NH
Natural Hazards
###### In the first episode of the series, we focused on the definition of hazard and natural hazard. We moved then to the concept of risk, which brought us to define exposure and vulnerability. Later on, we digested the disaster terminology provided by the United Nations Office for Disaster Risk Reduction. In this episode, we will explore the meaning of “Forecasting and modelling” natural hazards.

It is hard to find an official or commonly accepted definition of “Natural hazard modelling” since models can be applied in different scientific fields besides natural hazards and geosciences. If you search on the web, it is easy to find that modelling (and simulating), in science, is defined as a scientific activity aimed to make a phenomenon easier to understand, define, quantify, visualize, or simulate by referencing it to existing and usually commonly accepted knowledge. All models are thus reflections of reality that, despite being approximations, can be extremely useful [1].

Models are typically used when it is either impossible or impractical to create experimental conditions in which scientists can directly measure outcomes. They are generally cheaper, safer and sometimes more ethical than conducting real-world experiments. Simulations can often be performed faster than the real-time phenomena they describe [2].

Scientific models can be divided in:

Physical models: smaller and simpler representations of the phenomenon or object being studied. A globe or a map is a physical model of a portion or all of Earth.

Mathematical models: sets of equations that take into account many factors to represent a phenomenon. Mathematical models are usually done on computers. Among them, statistical models based on Machine Learning algorithms are currently finding a growing application.

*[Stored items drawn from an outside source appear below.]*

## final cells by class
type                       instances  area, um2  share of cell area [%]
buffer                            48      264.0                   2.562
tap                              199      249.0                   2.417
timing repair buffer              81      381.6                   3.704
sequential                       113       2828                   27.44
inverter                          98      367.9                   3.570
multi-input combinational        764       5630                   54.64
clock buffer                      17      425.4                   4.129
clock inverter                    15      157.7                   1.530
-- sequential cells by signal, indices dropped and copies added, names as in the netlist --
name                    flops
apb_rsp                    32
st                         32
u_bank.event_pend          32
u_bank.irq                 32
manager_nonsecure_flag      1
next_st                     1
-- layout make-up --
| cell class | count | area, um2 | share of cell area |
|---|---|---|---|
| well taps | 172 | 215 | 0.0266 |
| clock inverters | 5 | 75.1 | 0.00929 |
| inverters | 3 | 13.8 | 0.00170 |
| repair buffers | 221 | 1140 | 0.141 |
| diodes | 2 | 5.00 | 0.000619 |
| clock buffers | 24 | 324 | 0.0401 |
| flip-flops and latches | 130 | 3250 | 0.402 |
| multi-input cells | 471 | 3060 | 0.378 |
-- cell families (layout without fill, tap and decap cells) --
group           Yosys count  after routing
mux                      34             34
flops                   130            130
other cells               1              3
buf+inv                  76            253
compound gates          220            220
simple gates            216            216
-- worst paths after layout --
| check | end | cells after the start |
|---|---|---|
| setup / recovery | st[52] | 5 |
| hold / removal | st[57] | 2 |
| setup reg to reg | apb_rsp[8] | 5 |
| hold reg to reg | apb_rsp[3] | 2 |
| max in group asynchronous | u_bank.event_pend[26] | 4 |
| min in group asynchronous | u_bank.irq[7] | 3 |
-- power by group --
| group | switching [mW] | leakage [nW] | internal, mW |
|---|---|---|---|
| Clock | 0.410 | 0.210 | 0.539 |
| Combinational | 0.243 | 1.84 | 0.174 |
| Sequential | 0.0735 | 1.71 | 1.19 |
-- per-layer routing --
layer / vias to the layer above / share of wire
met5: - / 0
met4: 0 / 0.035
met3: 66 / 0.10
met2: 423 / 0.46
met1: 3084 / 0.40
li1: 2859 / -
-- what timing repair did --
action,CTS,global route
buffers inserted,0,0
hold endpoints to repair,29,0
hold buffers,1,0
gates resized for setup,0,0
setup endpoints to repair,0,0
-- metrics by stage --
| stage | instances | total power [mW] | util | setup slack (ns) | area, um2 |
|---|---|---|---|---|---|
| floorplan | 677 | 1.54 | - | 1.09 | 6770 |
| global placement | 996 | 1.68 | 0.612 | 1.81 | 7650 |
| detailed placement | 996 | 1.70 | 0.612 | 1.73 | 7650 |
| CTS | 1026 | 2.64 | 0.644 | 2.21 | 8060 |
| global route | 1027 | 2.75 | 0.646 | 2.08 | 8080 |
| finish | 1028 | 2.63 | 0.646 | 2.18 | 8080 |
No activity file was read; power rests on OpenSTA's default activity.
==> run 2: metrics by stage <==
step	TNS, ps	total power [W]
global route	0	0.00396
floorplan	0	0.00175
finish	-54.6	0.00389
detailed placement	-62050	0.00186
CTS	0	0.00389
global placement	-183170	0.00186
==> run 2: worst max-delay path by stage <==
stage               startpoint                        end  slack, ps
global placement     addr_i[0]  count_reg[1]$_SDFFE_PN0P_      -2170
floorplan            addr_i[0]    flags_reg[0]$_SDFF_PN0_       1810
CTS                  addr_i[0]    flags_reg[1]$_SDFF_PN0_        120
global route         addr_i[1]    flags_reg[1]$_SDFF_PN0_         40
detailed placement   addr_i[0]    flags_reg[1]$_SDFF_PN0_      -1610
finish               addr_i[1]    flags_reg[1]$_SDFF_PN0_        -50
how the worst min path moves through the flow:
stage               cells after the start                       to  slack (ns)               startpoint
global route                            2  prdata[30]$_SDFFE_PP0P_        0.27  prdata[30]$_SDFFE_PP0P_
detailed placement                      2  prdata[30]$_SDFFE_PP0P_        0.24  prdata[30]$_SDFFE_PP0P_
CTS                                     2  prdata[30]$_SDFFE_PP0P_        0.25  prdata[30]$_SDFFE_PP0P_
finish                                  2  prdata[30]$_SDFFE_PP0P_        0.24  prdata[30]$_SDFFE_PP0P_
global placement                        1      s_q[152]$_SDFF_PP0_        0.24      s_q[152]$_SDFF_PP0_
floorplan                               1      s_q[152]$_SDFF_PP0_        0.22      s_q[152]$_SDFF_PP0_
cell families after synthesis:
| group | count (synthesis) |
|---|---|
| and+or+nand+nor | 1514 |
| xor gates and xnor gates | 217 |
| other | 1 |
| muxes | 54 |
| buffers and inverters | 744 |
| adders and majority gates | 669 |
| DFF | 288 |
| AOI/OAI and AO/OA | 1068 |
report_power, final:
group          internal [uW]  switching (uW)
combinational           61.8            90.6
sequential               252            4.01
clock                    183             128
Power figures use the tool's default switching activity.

Concerning natural hazards, GNS Science provides a synthetic description of their geohazard modelling activity [3]. This activity can be representative of the typical approach adopted by scientists to model natural hazards.

• Earthquake Hazard Modelling: they model strong quakes to determine and design for the severity and characteristics of strong ground shaking.
• Landslide Hazard Modelling: they forecast the magnitude and frequency of new and pre-existing landslides in response to event scenarios (for example, rainstorms or earthquakes).
• Tsunami Hazard Modelling: they use hydrodynamic models that provide quantitative estimates of the propagation of tsunami waves away from their source and their impact when they reach the coast.
• Volcano Hazard Modelling: they provide a dynamic assessment of the likelihood of size, frequency and location of future eruptions, based on the current level of volcanic unrest, coupled with analysis of past historic and geologic data.

In the context of the disaster cycle, as described in the latest episode of the series, natural hazards modelling can be considered a non-structural measure that contributes to mitigating risk and developing preparedness. Natural hazards modelling is also at the basis of disaster risk assessment. The UN Office for Disaster Risk Reduction (UNDRR) describes modelling as a qualitative or quantitative approach to determine the nature and extent of disaster risk, including identifying potential hazards and their characteristics, such as their location, intensity, frequency and probability [4].

Finally, natural hazards modelling is propaedeutic to natural hazards forecasting. The latter is a complex science that aims to determine where, when, and how intensively the next natural hazard event will occur. Scientists attempt to predict natural hazards and their consequences using a variety of approaches, which can be loosely grouped into two broad categories: theoretical (mechanistic, deterministic, physically based, “hard”) and empirical (statistical, functional, “soft”) approaches. Unlike other natural phenomena, natural hazards are difficult to predict since they are typically chaotic or exhibit distinct nonlinear behaviours, complicating the possibility of using past occurrences to predict future events [5]. However, low predictability is different from unpredictability [6], and efforts should be made to improve our ability to forecast natural hazards and determine and communicate the uncertainties of such forecasts [5].

References

[5] Guzzetti, F. (2016). Forecasting natural hazards, performance of scientists, ethics, and the need for transparency. Toxicological & Environmental Chemistry, 98(9), 1043-1059. https://dx.doi.org/10.1080%2F02772248.2015.1030664

[6] Stein, J. L., & Stein, S. (2014). Gray swans: comparison of natural and financial hazard assessment and mitigation. Natural hazards, 72(3), 1279-1297. https://dx.doi.org/10.1007/s11069-012-0388-x

###### Post edited by Valeria Cigala and Shreya Arora.
My name is Gabriele Amato, I am from Rome (Italy) where I studied geology and where I had a PhD, at Roma Tre University, on landslide monitoring through terrestrial and satellite techniques. Currently, I am a post-doc researcher at IFAC-CNR in Florence (Italy). My research interests include Geostatistics, Remote Sensing and Landslide hazard. In my role as author of the NH blog I am looking forward to sharing remote-sensing-based methods for natural hazards management adopted by civil and scientific communities all around the world.